Description of the task:
Your answer must consist solely of the lines from the start of the entries below through the line with "step / util, %", unchanged.

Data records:
◆ ◆ ◆
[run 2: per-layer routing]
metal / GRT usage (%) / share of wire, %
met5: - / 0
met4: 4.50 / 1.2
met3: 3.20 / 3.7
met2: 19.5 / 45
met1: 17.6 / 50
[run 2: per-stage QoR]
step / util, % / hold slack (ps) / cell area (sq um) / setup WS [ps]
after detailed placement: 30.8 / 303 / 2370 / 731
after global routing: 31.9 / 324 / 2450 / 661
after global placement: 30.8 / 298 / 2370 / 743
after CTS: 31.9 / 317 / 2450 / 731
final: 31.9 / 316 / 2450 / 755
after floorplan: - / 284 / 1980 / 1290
**src/rtl/dma_pkg.sv**
```systemverilog
// Shared types and AXI encodings for the AXI4 burst DMA master.
package dma_pkg;

  typedef enum logic [2:0] {
    ST_IDLE,
    ST_RD_A,
    ST_RD_D,
    ST_WR_A,
    ST_WR_D,
    ST_WR_B,
    ST_FIN
  } dma_state_e;

  localparam logic [1:0] AXI_BURST_INCR = 2'b01;
  localparam logic [2:0] AXI_SIZE_WORD  = 3'b010;
  localparam logic [1:0] AXI_RESP_OKAY  = 2'b00;
  localparam logic [3:0] STRB_WORD      = 4'hF;

endpackage

```
**src/rtl/dma_burst_calc.sv**
```systemverilog
// Sizes the next INCR burst from the words still to move and the current word address.
module dma_burst_calc #(
  parameter int ADDR_W    = 32,
  parameter int LEN_W     = 4,
  parameter int CNT_W     = 16,
  parameter int MAX_BURST = 4
) (
  input  logic [CNT_W-1:0]  remaining,
  input  logic [ADDR_W-1:0] addr,
  output logic [LEN_W:0]    beats,
  output logic [LEN_W-1:0]  ax_len,
  output logic [ADDR_W-1:0] next_addr
);

  always_comb begin
    if (remaining > CNT_W'(MAX_BURST)) begin
      beats = (LEN_W+1)'(MAX_BURST);
    end else begin
      beats = remaining[LEN_W:0];
    end
    // ax_len is meaningless when remaining is zero; the FSM never issues a burst then
    ax_len    = LEN_W'(beats - (LEN_W+1)'(1));
    next_addr = addr + (ADDR_W'(beats) << 2);
  end

endmodule

```
**src/rtl/axi_dma_master.sv**
```systemverilog
// AXI4 burst master: splits one {dir, addr, count} command into INCR bursts, one transaction at a time.
module axi_dma_master
  import dma_pkg::*;
#(
  parameter int ADDR_W    = 32,
  parameter int DATA_W    = 32,
  parameter int ID_W      = 4,
  parameter int LEN_W     = 4,
  parameter int MAX_BURST = 4,
  parameter int CNT_W     = 16,
  parameter int MST_ID    = 0
) (
  input  logic              clk,
  input  logic              rst,
  input  logic              cmd_valid,
  output logic              cmd_ready,
  input  logic              cmd_write,
  input  logic [ADDR_W-1:0] cmd_addr,
  input  logic [CNT_W-1:0]  cmd_len,
  output logic              done,
  output logic              err,
  output logic              busy,
  output logic              rd_valid,
  input  logic              rd_ready,
  output logic [DATA_W-1:0] rd_data,
  input  logic              wr_valid,
  output logic              wr_ready,
  input  logic [DATA_W-1:0] wr_data,
  output logic              arvalid,
  input  logic              arready,
  output logic [ID_W-1:0]   arid,
  output logic [ADDR_W-1:0] araddr,
  output logic [LEN_W-1:0]  arlen,
  output logic [2:0]        arsize,
  output logic [1:0]        arburst,
  input  logic              rvalid,
  output logic              rready,
  input  logic [ID_W-1:0]   rid,
  input  logic [DATA_W-1:0] rdata,
  input  logic [1:0]        rresp,
  input  logic              rlast,
  output logic              awvalid,
  input  logic              awready,
  output logic [ID_W-1:0]   awid,
  output logic [ADDR_W-1:0] awaddr,
  output logic [LEN_W-1:0]  awlen,
  output logic [2:0]        awsize,
  output logic [1:0]        awburst,
  output logic              wvalid,
  input  logic              wready,
  output logic [DATA_W-1:0] wdata,
  output logic [3:0]        wstrb,
  output logic              wlast,
  input  logic              bvalid,
  output logic              bready,
  input  logic [ID_W-1:0]   bid,
  input  logic [1:0]        bresp
);

  dma_state_e        state_q, state_d;
  logic [ADDR_W-1:0] addr_q;
  logic [CNT_W-1:0]  rem_q;
  logic [LEN_W-1:0]  len_q;
  logic [ADDR_W-1:0] next_addr_q;
  logic [LEN_W-1:0]  beat_cnt_q;
  logic              err_q;

  logic [LEN_W:0]    calc_beats;
  logic [LEN_W-1:0]  calc_len;
  logic [ADDR_W-1:0] calc_next;

  logic r_hs, w_hs;

  dma_burst_calc #(
    .ADDR_W    (ADDR_W),
    .LEN_W     (LEN_W),
    .CNT_W     (CNT_W),
    .MAX_BURST (MAX_BURST)
  ) u_burst_calc (
    .remaining (rem_q),
    .addr      (addr_q),
    .beats     (calc_beats),
    .ax_len    (calc_len),
    .next_addr (calc_next)
  );

  assign r_hs = rvalid && rd_ready;
  assign w_hs = wr_valid && wready;

  // Address channels are held stable from the registered address/remaining count
  assign arid    = ID_W'(MST_ID);
  assign araddr  = addr_q;
  assign arlen   = calc_len;
  assign arsize  = AXI_SIZE_WORD;
  assign arburst = AXI_BURST_INCR;
  assign awid    = ID_W'(MST_ID);
  assign awaddr  = addr_q;
  assign awlen   = calc_len;
  assign awsize  = AXI_SIZE_WORD;
  assign awburst = AXI_BURST_INCR;
  assign wstrb   = STRB_WORD;
  assign rd_data = rdata;
  assign wdata   = wr_data;
  assign wlast   = (state_q == ST_WR_D) && (beat_cnt_q == len_q);
  assign busy    = (state_q != ST_IDLE);
  assign err     = err_q;

  always_comb begin
    state_d   = state_q;
    cmd_ready = 1'b0;
    done      = 1'b0;
    arvalid   = 1'b0;
    rready    = 1'b0;
    rd_valid  = 1'b0;
    awvalid   = 1'b0;
    wvalid    = 1'b0;
    wr_ready  = 1'b0;
    bready    = 1'b0;
    unique case (state_q)
      ST_IDLE: begin
        cmd_ready = !rst;
        if (cmd_valid && !rst) begin
          if (cmd_len == '0)   state_d = ST_FIN;
          else if (cmd_write)  state_d = ST_WR_A;
          else                 state_d = ST_RD_A;
        end
      end
      ST_RD_A: begin
        arvalid = 1'b1;
        if (arready) state_d = ST_RD_D;
      end
      ST_RD_D: begin
        rd_valid = rvalid;
        rready   = rd_ready;
        if (r_hs && rlast) state_d = (rem_q == CNT_W'(1)) ? ST_FIN : ST_RD_A;
      end
      ST_WR_A: begin
        awvalid = 1'b1;
        if (awready) state_d = ST_WR_D;
      end
      ST_WR_D: begin
        wvalid   = wr_valid;
        wr_ready = wready;
        if (w_hs && wlast) state_d = ST_WR_B;
      end
      ST_WR_B: begin
        bready = 1'b1;
        if (bvalid) state_d = (rem_q == '0) ? ST_FIN : ST_WR_A;
      end
      ST_FIN: begin
        done    = 1'b1;
        state_d = ST_IDLE;
      end
      default: state_d = ST_IDLE;
    endcase
  end

  always_ff @(posedge clk) begin
    if (rst) begin
      state_q     <= ST_IDLE;
      addr_q      <= '0;
      rem_q       <= '0;
      len_q       <= '0;
      next_addr_q <= '0;
      beat_cnt_q  <= '0;
      err_q       <= 1'b0;
    end else begin
      state_q <= state_d;
      unique case (state_q)
        ST_IDLE: begin
          if (cmd_valid) begin
            addr_q <= {cmd_addr[ADDR_W-1:2], 2'b00};
            rem_q  <= cmd_len;
            err_q  <= 1'b0;
          end
        end
        ST_RD_A: begin
          if (arready) begin
            len_q       <= calc_len;
            next_addr_q <= calc_next;
          end
        end
        ST_RD_D: begin
          if (r_hs) begin
            rem_q <= rem_q - CNT_W'(1);
            if (rresp != AXI_RESP_OKAY) err_q <= 1'b1;
            if (rlast) addr_q <= next_addr_q;
          end
        end
        ST_WR_A: begin
          if (awready) begin
            len_q       <= calc_len;
            next_addr_q <= calc_next;
            beat_cnt_q  <= '0;
          end
        end
        ST_WR_D: begin
          if (w_hs) begin
            beat_cnt_q <= beat_cnt_q + LEN_W'(1);
            rem_q      <= rem_q - CNT_W'(1);
          end
        end
        ST_WR_B: begin
          if (bvalid) begin
            if (bresp != AXI_RESP_OKAY) err_q <= 1'b1;
            addr_q <= next_addr_q;
          end
        end
        default: ;
      endcase
    end
  end

  // IDs are not checked and the low address bits are forced to a word boundary
  logic unused_inputs;
  assign unused_inputs = ^{rid, bid, cmd_addr[1:0], calc_beats};

endmodule

```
◆ ◆ ◆
Problem solution:
[run 2: per-layer routing]
metal / GRT usage (%) / share of wire, %
met5: - / 0
met4: 4.50 / 1.2
met3: 3.20 / 3.7
met2: 19.5 / 45
met1: 17.6 / 50
[run 2: per-stage QoR]
step / util, % / hold slack (ps) / cell area (sq um) / setup WS [ps]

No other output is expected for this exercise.